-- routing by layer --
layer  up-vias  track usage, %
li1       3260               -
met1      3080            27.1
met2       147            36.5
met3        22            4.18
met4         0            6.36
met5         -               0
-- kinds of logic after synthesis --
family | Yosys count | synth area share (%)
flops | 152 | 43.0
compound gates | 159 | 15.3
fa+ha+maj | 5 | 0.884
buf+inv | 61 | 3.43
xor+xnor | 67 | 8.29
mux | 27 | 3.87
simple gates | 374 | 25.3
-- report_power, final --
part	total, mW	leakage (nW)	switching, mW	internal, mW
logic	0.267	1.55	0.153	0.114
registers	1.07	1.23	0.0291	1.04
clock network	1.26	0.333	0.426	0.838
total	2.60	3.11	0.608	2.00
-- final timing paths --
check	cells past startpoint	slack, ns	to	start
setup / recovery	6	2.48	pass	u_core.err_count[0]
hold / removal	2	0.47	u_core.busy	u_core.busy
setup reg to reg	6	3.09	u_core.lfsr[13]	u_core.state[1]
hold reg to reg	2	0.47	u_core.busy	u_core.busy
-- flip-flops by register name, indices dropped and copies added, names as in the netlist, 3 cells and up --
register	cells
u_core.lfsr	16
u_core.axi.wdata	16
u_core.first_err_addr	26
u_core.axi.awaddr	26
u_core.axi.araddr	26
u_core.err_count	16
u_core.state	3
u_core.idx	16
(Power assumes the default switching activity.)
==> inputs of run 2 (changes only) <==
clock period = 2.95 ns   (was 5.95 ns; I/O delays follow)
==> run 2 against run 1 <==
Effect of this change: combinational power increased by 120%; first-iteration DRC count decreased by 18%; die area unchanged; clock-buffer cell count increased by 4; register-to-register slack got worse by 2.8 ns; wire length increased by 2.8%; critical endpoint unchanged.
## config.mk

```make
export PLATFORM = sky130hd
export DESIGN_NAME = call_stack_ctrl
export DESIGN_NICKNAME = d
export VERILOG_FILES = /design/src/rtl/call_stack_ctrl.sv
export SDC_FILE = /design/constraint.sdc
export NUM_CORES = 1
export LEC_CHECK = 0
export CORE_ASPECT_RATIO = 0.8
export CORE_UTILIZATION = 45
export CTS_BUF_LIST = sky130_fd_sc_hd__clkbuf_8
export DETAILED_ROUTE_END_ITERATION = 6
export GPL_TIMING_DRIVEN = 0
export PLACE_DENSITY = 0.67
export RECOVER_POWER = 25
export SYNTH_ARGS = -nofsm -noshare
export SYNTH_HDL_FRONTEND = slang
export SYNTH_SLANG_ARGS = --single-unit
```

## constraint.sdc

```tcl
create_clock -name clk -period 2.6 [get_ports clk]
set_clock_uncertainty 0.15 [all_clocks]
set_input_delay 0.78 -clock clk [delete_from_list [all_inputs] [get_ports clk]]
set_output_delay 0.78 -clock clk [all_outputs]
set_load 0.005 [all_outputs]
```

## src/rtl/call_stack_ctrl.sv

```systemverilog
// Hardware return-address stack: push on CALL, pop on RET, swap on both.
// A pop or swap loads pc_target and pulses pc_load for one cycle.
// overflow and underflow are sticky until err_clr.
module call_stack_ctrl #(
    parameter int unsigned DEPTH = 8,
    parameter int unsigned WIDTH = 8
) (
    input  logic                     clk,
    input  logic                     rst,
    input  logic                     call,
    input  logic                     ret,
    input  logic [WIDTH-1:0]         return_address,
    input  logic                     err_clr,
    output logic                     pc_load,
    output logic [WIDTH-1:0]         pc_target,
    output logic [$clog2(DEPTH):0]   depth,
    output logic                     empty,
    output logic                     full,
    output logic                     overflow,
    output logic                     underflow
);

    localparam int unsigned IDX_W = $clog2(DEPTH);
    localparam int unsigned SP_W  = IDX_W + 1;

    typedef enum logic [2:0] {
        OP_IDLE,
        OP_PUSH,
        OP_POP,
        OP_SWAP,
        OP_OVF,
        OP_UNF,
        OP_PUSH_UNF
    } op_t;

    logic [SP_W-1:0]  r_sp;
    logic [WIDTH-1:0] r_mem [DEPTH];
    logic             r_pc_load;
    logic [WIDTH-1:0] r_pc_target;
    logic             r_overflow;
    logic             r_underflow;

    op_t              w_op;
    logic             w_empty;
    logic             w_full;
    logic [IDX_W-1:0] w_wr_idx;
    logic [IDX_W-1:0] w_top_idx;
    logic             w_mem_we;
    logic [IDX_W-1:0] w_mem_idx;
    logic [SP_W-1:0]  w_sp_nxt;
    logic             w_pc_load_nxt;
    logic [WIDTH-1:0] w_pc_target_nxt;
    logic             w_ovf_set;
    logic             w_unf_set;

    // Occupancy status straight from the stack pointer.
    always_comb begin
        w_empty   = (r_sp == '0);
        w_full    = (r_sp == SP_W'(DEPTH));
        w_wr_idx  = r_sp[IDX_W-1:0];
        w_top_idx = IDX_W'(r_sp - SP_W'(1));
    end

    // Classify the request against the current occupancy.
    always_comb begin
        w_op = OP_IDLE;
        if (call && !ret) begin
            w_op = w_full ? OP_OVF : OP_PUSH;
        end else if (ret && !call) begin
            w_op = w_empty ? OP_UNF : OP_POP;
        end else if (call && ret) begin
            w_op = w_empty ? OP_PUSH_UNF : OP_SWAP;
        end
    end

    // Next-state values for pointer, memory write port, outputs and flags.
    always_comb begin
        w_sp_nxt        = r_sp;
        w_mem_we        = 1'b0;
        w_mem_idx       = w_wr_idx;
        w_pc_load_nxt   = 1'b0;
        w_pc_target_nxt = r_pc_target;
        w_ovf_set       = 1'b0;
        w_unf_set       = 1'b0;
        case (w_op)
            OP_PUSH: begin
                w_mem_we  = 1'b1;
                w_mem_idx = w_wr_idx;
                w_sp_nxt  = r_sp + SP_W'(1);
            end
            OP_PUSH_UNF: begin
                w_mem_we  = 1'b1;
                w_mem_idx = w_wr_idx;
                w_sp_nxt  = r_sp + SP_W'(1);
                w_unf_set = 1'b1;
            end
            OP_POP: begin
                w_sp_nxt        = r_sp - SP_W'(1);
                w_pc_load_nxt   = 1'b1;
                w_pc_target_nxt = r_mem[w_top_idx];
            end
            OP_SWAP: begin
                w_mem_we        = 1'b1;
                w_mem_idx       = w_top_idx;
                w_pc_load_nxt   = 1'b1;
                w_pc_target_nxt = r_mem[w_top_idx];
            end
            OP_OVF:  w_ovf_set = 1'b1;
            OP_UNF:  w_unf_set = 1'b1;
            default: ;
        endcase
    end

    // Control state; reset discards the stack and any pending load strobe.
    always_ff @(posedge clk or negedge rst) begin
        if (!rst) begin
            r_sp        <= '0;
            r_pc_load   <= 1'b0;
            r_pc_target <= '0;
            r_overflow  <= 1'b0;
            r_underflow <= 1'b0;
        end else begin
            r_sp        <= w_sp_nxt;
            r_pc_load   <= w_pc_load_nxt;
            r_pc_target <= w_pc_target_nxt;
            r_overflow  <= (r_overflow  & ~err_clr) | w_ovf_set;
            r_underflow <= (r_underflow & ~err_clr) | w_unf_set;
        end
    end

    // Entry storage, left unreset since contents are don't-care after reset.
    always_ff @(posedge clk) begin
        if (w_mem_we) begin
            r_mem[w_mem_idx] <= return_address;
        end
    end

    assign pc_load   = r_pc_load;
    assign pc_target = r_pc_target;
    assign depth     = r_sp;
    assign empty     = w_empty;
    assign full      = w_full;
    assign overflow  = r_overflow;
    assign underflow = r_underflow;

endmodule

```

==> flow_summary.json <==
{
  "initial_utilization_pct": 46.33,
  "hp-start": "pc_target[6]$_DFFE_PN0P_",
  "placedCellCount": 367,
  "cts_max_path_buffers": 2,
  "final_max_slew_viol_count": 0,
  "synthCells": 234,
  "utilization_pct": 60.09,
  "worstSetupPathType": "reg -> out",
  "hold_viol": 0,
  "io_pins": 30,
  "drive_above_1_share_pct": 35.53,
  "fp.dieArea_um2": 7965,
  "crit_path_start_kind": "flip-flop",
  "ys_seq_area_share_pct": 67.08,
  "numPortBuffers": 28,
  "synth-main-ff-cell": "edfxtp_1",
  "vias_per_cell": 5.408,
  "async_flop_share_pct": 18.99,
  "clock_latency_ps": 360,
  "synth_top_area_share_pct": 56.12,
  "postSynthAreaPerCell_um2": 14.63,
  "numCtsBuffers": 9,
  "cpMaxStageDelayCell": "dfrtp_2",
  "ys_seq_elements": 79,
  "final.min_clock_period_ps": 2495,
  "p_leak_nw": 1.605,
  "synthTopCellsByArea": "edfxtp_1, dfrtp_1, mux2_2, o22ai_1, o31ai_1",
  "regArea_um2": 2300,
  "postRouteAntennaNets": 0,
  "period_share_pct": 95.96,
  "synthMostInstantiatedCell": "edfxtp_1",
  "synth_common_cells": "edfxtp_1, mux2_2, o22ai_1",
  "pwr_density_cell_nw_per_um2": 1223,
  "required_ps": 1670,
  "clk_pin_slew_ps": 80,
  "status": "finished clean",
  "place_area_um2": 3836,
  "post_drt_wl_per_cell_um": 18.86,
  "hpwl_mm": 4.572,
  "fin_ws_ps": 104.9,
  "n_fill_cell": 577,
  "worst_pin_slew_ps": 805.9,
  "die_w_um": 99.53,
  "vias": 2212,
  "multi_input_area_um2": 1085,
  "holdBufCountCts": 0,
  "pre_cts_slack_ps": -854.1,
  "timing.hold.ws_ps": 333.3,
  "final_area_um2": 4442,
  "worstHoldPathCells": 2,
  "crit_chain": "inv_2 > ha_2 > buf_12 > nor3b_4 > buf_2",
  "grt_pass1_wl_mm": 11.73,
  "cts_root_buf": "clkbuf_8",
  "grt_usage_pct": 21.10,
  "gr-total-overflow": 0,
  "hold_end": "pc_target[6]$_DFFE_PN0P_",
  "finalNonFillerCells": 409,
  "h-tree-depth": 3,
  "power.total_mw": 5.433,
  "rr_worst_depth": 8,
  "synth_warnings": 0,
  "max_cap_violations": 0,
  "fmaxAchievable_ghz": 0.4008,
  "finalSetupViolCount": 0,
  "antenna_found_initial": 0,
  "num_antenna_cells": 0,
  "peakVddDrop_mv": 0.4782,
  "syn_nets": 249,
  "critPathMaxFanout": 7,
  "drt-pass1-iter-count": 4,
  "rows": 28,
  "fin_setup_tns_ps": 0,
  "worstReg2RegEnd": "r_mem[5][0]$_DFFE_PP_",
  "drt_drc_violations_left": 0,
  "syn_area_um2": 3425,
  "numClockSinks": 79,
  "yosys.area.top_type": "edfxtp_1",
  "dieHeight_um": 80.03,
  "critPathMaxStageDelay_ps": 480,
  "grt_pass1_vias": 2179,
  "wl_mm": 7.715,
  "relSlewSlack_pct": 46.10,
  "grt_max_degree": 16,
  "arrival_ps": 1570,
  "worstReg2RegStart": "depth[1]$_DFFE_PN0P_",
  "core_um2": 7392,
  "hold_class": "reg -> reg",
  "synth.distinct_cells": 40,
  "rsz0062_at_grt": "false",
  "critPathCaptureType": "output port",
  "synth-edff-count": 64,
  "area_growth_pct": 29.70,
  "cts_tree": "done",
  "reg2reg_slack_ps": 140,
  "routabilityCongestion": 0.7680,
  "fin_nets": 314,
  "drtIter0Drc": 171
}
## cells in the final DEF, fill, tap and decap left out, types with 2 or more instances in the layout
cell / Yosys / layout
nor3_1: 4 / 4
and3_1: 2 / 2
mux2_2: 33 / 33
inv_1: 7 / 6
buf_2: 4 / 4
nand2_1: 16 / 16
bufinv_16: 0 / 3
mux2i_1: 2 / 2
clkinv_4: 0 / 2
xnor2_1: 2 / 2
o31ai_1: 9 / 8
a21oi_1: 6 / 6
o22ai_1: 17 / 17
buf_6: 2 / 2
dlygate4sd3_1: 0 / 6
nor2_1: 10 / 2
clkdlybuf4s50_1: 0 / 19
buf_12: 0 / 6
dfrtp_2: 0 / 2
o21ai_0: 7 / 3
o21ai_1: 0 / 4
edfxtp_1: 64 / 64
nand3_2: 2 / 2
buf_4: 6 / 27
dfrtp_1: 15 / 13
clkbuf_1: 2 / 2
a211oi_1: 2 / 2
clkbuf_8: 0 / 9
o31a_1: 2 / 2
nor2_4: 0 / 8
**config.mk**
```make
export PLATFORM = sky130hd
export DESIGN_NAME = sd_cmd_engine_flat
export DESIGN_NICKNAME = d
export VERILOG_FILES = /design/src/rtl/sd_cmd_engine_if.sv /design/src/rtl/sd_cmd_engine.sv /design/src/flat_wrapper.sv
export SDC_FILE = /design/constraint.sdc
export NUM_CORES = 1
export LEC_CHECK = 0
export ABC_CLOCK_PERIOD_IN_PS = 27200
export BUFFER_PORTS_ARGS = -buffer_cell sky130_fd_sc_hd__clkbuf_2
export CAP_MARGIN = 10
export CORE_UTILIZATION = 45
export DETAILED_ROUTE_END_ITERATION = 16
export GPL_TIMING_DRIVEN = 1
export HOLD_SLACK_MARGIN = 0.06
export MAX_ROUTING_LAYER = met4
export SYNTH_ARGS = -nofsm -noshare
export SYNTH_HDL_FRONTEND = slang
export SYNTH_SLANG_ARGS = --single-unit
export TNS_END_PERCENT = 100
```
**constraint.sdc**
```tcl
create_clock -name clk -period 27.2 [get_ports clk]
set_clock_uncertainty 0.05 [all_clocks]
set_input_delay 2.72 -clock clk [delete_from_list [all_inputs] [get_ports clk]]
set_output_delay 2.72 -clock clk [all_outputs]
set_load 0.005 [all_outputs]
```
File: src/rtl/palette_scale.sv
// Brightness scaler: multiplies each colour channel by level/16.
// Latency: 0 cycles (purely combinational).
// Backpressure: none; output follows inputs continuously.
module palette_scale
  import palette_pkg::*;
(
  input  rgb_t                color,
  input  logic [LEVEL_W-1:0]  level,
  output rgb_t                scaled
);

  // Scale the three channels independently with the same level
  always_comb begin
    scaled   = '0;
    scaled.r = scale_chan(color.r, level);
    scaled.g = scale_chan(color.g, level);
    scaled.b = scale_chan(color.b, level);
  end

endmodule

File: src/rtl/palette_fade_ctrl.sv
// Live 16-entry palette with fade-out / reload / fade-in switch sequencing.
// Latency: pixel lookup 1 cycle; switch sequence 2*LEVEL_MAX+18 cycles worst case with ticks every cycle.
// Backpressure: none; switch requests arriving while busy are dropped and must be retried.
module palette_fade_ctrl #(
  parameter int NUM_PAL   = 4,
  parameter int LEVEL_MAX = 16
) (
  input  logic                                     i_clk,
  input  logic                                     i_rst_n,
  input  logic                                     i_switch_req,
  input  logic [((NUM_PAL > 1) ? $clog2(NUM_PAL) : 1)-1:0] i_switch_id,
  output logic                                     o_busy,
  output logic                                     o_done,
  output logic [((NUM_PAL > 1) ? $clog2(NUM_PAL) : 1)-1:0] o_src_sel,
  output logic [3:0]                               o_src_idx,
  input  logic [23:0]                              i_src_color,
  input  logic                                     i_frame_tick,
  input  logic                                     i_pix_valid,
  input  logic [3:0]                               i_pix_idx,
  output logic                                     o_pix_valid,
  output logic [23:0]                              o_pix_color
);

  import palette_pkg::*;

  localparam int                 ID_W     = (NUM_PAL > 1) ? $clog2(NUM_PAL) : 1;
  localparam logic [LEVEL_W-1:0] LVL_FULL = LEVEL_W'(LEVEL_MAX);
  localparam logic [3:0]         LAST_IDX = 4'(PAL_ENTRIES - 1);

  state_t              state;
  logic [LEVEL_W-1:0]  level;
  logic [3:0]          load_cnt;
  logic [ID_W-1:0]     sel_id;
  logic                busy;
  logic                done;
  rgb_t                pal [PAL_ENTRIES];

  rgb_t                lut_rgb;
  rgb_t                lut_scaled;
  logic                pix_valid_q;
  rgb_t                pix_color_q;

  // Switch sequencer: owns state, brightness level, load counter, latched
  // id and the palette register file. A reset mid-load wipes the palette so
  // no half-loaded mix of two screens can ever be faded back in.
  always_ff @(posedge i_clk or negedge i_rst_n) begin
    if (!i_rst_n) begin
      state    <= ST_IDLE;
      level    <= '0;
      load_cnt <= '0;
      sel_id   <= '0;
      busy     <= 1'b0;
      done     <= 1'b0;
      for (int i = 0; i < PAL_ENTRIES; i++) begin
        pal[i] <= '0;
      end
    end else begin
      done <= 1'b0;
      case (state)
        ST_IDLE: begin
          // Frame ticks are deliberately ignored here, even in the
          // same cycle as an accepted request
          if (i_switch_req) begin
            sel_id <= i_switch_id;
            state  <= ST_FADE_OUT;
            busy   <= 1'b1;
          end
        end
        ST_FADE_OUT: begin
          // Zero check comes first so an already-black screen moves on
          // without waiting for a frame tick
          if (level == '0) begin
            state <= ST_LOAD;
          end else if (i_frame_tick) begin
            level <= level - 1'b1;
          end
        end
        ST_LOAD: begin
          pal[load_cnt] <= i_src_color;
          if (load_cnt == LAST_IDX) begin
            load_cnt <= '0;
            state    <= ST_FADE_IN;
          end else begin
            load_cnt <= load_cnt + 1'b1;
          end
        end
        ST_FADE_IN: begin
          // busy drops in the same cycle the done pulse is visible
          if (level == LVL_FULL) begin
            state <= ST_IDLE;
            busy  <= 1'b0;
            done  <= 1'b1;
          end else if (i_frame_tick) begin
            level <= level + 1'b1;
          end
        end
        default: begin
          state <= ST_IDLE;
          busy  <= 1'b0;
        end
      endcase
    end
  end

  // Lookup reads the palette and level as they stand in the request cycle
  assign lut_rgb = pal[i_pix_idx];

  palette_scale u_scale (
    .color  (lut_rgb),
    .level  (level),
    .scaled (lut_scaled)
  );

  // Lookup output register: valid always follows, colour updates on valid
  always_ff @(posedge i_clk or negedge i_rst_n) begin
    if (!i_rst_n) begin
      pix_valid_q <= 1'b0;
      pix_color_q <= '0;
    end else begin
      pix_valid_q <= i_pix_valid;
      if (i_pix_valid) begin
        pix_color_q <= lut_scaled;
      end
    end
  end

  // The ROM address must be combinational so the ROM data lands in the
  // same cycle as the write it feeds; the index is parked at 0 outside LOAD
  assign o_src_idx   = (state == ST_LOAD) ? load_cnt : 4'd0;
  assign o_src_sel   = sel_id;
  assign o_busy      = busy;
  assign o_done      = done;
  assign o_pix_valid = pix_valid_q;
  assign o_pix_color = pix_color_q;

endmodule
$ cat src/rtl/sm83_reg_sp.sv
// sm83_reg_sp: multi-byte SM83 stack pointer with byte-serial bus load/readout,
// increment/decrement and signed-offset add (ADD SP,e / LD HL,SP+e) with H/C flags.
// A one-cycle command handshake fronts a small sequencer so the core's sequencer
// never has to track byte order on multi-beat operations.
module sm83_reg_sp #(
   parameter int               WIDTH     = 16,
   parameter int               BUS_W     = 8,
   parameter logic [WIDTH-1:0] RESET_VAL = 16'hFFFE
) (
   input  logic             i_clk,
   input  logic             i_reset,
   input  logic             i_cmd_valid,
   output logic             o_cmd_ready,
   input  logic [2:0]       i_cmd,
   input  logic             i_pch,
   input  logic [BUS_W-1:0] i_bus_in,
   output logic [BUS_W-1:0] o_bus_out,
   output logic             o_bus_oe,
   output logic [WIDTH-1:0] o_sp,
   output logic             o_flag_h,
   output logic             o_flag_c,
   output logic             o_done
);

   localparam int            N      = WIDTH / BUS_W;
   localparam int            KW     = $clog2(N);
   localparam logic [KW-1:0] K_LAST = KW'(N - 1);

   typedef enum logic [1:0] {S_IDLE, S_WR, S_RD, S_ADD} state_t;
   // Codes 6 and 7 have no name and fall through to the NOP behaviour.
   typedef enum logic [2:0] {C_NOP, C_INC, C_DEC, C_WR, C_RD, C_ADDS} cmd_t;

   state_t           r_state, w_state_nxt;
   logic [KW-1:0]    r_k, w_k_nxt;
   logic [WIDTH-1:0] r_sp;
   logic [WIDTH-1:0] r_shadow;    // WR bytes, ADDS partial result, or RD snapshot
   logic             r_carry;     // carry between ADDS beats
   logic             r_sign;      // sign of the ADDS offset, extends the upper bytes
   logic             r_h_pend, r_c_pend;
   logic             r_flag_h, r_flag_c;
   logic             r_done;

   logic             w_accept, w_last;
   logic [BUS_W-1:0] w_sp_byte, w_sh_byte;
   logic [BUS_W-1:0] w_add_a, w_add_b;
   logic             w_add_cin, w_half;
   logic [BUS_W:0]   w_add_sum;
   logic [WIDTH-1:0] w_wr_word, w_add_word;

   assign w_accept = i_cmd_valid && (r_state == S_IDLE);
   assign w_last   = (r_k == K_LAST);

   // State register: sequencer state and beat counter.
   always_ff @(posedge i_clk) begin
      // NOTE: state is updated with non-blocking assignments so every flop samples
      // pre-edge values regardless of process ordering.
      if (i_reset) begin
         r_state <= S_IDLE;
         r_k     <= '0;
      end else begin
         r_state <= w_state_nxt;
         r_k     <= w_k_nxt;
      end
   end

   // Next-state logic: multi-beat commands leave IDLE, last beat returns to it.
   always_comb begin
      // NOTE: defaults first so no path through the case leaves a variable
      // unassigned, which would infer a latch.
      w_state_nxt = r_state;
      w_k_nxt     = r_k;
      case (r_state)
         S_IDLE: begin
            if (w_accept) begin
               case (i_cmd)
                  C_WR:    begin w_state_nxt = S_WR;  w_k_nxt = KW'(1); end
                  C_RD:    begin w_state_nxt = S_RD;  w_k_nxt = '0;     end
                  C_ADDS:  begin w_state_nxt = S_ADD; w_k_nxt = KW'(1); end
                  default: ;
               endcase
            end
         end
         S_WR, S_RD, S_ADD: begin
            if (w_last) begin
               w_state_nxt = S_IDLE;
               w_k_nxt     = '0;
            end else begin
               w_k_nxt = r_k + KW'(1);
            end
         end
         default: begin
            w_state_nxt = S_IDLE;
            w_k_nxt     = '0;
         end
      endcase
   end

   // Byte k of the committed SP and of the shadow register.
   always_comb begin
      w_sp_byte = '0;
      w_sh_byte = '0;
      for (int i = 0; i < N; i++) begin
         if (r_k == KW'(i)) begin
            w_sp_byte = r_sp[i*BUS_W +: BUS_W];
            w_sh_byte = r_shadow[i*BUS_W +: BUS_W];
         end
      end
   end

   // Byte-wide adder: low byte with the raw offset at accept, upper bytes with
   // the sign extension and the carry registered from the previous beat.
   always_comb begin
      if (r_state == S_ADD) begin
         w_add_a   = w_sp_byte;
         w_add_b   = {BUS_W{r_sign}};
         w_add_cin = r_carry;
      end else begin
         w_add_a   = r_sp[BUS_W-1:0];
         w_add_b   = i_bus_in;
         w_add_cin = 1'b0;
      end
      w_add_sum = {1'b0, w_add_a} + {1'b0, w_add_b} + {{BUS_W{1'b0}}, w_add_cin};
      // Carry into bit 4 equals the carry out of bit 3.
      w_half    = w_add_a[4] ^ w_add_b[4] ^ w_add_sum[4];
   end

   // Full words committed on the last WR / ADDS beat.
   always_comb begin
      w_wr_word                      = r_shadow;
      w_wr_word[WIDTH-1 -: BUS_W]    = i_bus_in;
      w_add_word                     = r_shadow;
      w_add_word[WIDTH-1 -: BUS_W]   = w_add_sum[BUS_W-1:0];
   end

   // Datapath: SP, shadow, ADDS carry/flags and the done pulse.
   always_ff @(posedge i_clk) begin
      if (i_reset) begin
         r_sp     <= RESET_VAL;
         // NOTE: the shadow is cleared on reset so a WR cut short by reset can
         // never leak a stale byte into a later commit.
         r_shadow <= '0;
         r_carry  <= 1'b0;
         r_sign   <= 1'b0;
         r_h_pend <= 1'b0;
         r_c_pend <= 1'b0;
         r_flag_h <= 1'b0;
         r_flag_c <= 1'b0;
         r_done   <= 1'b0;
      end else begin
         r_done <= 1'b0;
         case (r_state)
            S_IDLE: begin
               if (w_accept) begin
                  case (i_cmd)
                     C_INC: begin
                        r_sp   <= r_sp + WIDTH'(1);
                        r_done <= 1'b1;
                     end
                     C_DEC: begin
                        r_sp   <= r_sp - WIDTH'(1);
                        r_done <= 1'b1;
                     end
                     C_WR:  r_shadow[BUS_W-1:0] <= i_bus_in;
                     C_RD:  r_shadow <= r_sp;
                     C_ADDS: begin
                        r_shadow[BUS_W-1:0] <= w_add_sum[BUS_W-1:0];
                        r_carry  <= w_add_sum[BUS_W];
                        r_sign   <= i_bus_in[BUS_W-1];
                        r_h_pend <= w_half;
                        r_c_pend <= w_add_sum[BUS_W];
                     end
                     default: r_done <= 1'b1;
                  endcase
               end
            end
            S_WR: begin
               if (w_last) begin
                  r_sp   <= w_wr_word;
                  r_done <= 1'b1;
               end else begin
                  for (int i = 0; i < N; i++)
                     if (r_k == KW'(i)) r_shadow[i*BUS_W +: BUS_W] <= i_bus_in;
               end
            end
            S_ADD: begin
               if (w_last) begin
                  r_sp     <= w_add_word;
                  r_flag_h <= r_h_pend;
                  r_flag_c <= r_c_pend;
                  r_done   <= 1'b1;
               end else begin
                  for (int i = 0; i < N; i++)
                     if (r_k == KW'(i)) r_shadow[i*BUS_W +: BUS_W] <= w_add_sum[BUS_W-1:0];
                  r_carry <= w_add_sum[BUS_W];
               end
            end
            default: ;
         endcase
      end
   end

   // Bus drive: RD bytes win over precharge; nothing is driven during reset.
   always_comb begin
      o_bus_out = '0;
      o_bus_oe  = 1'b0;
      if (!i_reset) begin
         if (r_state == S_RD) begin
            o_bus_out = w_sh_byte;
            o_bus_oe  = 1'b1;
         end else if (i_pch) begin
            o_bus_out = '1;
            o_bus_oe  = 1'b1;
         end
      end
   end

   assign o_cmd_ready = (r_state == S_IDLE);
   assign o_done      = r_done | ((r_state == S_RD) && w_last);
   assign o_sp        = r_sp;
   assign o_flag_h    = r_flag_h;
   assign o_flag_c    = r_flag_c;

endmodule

EXERCISE DETAILS:
Write down again, exactly as given, only the lines above that fall from the line with "lands in the" to the line with "assign o_pix_valid = pix_valid_q;", inclusive.

REPLY TO THE TASK:
  // The ROM address must be combinational so the ROM data lands in the
  // same cycle as the write it feeds; the index is parked at 0 outside LOAD
  assign o_src_idx   = (state == ST_LOAD) ? load_cnt : 4'd0;
  assign o_src_sel   = sel_id;
  assign o_busy      = busy;
  assign o_done      = done;
  assign o_pix_valid = pix_valid_q;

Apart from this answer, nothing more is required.